*** STORED DATA Section Begins ***

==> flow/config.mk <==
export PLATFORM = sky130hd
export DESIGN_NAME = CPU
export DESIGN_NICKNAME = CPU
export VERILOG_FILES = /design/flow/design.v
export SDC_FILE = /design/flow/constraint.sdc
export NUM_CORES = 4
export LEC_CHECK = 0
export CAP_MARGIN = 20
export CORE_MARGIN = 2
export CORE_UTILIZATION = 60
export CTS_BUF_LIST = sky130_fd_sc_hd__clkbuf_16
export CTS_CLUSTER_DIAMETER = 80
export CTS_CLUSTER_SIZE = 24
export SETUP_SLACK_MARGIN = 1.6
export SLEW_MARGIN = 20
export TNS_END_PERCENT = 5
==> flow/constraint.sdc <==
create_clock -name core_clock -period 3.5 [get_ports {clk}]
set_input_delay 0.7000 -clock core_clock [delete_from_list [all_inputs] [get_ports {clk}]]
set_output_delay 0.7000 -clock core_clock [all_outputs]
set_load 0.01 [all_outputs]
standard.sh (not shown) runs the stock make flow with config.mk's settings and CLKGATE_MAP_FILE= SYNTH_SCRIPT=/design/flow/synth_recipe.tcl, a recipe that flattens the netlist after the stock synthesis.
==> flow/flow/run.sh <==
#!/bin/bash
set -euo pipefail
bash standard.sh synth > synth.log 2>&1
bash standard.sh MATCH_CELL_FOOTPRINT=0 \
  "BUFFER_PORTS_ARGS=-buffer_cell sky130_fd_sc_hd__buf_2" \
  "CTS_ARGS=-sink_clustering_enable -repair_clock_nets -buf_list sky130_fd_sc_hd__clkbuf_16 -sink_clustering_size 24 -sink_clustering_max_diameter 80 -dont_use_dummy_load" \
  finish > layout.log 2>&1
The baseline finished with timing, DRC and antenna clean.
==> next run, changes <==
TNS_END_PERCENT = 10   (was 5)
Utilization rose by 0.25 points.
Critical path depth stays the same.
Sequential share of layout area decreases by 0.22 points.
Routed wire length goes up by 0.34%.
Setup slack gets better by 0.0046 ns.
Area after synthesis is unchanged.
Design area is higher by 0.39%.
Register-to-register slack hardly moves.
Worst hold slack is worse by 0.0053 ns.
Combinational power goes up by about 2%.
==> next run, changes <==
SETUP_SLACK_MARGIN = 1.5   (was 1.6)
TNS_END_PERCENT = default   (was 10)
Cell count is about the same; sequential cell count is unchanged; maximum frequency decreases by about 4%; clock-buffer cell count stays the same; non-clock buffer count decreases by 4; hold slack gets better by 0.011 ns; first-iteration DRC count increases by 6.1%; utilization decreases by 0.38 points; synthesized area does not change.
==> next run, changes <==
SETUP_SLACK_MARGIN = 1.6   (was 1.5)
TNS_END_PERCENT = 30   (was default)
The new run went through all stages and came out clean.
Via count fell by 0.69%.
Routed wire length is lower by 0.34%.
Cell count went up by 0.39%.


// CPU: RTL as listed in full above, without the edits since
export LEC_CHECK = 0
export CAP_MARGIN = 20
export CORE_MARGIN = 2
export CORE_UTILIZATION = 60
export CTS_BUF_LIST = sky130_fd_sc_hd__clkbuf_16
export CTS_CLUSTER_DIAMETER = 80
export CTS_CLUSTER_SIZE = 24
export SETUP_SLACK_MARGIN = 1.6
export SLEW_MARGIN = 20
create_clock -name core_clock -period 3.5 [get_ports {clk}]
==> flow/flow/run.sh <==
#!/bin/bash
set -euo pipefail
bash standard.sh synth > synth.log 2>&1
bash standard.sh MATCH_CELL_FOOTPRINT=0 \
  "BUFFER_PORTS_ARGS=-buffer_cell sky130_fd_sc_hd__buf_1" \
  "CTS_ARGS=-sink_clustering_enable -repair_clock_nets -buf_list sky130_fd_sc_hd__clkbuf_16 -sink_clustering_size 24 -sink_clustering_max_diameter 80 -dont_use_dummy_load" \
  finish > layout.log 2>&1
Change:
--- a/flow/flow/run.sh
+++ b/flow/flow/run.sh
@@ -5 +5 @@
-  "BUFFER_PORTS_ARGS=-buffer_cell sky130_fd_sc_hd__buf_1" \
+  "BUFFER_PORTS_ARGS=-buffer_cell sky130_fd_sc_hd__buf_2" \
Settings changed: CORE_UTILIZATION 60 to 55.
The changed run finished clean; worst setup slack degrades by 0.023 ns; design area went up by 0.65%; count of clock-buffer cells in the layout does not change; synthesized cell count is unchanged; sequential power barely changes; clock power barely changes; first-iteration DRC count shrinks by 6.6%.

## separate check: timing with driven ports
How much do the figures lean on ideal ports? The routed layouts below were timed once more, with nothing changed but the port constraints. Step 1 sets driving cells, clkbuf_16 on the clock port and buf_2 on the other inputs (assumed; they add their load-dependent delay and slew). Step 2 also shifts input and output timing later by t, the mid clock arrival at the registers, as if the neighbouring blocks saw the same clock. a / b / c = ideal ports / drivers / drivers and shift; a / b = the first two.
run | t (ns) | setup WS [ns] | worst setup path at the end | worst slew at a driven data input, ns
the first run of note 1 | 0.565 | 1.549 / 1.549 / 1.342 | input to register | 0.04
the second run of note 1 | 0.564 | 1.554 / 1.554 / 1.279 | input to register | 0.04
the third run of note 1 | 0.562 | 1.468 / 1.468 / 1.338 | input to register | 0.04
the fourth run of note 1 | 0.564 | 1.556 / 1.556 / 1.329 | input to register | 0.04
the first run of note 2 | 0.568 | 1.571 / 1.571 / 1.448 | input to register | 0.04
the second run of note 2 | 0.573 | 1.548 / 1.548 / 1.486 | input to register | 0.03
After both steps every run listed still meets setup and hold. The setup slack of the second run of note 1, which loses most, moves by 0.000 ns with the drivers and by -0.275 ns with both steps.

*** STORED DATA Section Ends ***

_WHAT THIS TASK INVOLVES_
Show, from the listing above, each line that contains the word "goes".

_ANSWER SECTION_
Routed wire length goes up by 0.34%.
Combinational power goes up by about 2%.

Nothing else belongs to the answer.